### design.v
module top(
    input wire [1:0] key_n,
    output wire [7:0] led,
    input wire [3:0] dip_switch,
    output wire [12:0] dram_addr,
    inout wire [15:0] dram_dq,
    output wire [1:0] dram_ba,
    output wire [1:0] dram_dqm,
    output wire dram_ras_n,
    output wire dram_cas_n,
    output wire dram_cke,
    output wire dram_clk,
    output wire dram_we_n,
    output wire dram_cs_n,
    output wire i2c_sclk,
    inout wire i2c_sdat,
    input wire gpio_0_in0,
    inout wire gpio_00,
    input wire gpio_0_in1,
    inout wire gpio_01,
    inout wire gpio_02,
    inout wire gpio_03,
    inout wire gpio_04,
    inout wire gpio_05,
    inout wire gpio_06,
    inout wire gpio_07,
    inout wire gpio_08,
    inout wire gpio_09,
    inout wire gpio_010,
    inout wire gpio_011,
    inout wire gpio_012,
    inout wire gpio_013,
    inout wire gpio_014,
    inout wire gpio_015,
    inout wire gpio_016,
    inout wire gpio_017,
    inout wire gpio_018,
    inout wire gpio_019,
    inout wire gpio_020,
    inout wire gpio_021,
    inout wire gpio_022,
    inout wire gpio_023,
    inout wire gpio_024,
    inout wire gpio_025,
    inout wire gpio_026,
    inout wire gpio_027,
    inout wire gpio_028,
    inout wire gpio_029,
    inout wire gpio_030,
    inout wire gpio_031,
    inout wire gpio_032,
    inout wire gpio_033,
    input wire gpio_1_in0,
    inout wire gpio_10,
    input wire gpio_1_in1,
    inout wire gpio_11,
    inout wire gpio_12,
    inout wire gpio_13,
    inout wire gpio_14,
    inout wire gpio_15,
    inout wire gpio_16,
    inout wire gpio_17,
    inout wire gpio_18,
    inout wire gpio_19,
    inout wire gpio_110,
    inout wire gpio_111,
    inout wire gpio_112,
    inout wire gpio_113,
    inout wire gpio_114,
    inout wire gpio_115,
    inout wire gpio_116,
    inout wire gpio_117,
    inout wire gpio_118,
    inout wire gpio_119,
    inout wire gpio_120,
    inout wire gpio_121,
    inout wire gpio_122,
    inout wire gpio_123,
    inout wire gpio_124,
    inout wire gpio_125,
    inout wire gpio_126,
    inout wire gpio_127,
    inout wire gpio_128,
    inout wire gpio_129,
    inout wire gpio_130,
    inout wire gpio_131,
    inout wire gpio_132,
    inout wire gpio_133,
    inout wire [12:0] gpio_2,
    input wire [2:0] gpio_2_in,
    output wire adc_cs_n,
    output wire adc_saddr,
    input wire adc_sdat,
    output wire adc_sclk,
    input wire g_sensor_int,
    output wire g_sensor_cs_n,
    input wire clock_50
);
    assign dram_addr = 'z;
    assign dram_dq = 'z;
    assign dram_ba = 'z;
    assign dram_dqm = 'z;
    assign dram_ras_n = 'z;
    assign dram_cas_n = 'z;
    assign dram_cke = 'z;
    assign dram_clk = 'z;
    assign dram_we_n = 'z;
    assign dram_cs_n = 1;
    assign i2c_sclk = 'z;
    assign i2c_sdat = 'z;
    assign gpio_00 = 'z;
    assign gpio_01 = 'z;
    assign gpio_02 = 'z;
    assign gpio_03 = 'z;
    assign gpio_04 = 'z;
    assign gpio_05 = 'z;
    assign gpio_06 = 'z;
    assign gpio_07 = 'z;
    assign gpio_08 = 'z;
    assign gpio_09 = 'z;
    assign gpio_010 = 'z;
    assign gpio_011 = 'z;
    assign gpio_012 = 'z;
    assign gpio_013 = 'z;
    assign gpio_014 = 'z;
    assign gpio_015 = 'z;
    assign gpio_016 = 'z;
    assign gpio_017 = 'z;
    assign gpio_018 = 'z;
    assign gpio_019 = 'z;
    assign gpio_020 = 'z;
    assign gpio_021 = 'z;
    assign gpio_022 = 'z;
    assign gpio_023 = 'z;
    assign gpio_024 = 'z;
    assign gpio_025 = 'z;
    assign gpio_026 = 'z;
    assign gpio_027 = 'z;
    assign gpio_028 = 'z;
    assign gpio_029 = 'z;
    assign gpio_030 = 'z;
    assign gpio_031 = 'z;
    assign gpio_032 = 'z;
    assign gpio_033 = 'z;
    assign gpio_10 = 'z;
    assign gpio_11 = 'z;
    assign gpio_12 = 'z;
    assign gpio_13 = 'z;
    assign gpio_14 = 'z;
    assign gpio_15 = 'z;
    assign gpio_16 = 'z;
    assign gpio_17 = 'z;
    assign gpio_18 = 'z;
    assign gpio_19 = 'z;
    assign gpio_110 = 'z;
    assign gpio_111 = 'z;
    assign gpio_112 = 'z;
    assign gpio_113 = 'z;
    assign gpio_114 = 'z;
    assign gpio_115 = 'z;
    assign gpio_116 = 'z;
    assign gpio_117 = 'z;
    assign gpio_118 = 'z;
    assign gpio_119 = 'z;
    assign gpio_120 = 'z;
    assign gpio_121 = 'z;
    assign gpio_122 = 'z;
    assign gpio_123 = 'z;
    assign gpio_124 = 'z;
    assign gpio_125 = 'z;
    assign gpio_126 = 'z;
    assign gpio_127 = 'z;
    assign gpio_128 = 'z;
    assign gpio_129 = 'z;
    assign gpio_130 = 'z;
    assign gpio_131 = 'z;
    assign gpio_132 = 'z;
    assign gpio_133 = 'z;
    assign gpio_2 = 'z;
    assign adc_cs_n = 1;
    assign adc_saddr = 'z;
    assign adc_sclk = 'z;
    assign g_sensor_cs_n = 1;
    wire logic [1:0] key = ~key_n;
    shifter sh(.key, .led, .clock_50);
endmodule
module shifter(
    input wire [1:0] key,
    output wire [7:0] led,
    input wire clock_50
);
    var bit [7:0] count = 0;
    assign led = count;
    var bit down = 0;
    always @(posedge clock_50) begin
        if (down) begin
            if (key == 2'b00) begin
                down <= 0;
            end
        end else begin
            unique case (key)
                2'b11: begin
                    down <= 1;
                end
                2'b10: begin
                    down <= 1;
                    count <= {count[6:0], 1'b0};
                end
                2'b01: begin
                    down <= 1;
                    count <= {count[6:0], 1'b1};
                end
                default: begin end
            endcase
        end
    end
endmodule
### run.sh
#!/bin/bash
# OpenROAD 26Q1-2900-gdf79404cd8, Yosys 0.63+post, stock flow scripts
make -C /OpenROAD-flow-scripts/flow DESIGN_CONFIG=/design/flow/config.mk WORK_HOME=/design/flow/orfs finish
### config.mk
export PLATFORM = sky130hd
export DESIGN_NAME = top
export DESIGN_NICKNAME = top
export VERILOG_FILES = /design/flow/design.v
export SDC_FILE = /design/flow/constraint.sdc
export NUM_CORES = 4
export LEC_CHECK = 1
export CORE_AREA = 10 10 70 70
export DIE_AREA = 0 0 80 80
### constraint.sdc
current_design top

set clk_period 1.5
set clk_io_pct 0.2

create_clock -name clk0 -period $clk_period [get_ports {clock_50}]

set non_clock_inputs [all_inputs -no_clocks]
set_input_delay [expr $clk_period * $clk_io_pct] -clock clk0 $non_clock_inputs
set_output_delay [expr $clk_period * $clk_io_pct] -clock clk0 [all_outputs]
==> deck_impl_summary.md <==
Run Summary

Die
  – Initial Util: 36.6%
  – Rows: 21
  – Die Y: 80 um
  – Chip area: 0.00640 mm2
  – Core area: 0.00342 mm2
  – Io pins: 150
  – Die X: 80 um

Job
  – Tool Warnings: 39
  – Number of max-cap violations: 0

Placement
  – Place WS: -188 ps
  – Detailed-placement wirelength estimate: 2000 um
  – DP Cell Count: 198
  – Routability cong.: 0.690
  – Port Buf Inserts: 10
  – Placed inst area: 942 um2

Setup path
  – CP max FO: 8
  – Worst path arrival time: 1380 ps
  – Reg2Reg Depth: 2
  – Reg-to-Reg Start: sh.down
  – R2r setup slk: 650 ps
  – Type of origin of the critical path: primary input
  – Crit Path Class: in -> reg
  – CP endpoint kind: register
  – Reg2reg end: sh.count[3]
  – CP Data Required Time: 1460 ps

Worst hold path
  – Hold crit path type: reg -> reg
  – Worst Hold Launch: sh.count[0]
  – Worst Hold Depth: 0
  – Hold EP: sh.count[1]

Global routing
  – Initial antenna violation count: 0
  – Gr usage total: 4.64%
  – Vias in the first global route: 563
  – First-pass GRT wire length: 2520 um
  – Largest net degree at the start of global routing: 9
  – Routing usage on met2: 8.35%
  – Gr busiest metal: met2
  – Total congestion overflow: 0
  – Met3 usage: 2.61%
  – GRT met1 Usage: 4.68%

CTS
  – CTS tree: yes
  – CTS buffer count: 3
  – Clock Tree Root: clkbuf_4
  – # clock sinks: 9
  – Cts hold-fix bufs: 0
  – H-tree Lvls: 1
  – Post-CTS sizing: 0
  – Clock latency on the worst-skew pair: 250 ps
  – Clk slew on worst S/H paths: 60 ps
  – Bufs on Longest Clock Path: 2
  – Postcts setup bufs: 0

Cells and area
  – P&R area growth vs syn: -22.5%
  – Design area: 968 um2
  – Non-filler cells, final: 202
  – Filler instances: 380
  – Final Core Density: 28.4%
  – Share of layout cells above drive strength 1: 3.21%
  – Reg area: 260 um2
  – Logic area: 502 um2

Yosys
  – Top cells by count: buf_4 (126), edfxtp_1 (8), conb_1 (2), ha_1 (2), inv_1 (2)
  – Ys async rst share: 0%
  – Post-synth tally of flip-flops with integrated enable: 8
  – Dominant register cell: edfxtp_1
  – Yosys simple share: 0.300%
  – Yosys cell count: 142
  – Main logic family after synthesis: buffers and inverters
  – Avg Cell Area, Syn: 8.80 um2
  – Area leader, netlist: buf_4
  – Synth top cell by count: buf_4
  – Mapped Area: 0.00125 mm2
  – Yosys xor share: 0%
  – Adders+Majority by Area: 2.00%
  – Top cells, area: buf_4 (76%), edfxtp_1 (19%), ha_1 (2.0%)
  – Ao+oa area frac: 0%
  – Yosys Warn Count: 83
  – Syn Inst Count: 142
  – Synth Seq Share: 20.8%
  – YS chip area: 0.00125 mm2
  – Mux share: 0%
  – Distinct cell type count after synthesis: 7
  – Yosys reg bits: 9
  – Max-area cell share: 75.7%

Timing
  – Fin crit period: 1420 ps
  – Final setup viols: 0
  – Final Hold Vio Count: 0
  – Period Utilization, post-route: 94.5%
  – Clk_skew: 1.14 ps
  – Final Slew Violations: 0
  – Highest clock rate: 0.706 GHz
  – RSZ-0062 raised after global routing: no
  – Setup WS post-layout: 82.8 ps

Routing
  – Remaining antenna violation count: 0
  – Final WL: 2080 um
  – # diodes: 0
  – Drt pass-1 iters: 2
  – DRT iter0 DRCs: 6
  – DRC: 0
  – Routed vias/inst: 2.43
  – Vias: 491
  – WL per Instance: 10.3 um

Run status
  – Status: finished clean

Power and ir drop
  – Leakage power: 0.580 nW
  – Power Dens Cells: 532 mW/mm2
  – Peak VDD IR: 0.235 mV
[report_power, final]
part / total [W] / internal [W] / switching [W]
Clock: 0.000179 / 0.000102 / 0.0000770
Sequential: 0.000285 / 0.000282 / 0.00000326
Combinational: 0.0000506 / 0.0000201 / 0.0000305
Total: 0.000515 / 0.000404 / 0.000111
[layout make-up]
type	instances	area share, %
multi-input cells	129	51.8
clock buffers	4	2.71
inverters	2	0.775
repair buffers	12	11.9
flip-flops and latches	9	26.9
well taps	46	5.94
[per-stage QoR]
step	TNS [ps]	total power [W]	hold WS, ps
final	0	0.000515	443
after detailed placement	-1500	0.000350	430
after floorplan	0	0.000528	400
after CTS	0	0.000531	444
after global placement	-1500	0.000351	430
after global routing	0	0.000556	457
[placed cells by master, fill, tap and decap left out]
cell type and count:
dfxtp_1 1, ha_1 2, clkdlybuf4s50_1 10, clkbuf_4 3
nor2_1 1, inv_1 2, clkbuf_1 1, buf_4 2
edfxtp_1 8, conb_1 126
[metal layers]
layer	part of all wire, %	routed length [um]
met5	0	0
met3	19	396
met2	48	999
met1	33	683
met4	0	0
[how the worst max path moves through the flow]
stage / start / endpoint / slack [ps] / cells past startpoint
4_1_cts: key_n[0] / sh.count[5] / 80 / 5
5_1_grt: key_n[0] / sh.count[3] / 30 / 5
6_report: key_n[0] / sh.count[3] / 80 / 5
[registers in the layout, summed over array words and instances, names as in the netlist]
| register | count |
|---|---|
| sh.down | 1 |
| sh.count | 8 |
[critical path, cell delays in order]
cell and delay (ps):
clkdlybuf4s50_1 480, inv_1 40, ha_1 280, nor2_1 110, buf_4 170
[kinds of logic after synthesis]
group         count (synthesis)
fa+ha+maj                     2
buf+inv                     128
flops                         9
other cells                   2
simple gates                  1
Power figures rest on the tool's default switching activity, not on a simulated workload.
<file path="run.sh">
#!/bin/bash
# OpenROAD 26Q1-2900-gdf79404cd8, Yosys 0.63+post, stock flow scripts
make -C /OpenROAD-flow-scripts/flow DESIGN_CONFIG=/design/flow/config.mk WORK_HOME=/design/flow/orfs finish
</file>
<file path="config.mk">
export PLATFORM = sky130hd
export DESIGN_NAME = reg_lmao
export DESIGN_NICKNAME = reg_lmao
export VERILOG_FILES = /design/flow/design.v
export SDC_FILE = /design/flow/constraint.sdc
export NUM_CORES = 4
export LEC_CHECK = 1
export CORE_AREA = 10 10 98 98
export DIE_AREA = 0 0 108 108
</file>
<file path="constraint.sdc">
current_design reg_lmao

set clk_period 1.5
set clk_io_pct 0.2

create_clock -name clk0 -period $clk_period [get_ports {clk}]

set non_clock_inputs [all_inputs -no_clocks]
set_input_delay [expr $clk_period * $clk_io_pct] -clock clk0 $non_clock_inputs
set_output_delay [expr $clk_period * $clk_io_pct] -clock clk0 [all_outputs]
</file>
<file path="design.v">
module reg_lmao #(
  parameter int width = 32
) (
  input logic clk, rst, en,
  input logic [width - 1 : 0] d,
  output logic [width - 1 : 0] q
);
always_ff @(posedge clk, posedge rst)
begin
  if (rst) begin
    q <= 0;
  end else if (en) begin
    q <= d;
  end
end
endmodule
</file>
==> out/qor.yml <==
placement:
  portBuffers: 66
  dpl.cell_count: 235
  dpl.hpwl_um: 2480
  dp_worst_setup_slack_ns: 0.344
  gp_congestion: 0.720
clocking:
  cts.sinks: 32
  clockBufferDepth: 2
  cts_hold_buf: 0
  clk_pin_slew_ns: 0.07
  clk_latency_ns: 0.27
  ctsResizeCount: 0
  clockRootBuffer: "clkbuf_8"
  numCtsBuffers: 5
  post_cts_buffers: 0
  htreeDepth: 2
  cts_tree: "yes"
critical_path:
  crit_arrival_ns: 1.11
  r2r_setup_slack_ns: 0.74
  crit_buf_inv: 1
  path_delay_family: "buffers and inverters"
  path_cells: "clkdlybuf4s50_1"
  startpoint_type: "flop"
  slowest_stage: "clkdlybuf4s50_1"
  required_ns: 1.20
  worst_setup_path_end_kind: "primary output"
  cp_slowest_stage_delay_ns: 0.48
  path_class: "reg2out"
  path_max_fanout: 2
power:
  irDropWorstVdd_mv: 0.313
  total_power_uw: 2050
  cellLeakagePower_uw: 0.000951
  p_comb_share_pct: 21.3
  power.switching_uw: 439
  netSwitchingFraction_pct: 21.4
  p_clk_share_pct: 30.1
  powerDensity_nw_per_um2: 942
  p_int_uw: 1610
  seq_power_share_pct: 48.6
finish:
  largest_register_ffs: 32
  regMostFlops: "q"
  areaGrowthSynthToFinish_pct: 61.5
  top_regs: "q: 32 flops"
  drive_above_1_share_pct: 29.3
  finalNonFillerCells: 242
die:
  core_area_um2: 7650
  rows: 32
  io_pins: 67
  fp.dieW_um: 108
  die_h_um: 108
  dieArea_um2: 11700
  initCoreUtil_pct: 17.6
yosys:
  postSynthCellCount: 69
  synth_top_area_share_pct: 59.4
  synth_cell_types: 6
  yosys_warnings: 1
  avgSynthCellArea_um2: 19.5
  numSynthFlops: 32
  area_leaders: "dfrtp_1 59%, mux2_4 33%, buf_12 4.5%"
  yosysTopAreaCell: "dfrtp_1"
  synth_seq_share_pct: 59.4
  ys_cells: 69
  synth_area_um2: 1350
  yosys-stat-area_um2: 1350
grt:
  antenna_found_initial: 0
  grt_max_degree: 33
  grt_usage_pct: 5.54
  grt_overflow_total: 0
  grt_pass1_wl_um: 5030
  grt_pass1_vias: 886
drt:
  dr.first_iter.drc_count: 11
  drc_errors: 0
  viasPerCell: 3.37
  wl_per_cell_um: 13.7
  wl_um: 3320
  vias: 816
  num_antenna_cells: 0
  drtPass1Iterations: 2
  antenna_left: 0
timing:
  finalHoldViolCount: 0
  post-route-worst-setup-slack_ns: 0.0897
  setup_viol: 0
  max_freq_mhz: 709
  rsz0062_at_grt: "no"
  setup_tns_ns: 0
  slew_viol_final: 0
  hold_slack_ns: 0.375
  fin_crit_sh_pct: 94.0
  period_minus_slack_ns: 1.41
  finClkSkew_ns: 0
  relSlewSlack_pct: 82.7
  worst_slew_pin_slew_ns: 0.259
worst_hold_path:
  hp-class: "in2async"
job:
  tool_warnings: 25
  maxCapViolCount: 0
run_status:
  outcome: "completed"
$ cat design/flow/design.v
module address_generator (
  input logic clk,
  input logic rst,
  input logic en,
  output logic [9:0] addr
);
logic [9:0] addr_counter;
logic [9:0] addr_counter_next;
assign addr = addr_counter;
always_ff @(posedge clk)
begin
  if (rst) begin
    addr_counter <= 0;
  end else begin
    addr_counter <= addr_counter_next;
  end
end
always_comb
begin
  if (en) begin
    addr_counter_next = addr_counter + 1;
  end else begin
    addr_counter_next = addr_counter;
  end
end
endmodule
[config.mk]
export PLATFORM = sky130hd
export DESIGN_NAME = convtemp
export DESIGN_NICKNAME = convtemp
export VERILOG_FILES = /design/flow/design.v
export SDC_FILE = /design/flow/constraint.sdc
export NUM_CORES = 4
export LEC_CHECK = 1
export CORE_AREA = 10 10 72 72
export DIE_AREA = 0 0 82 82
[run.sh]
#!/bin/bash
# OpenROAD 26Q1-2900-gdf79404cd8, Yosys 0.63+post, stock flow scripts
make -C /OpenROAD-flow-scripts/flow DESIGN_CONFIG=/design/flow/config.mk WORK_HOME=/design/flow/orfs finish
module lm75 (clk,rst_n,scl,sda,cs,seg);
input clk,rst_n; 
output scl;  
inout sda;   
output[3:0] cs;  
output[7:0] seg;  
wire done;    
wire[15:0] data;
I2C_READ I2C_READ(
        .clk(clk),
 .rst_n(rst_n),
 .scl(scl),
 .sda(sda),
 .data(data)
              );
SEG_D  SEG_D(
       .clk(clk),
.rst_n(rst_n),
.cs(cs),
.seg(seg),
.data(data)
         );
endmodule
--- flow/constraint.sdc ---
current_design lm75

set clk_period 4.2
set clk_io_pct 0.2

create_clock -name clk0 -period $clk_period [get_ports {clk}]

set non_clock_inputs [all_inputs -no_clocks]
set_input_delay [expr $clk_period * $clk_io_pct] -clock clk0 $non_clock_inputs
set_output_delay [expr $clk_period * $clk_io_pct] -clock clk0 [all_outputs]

*****

__YOUR OBJECTIVE__:
Among the records above, find each line holding "part" and list it.

__RESULT OF THIS EXERCISE__:
part / total [W] / internal [W] / switching [W]
layer	part of all wire, %	routed length [um]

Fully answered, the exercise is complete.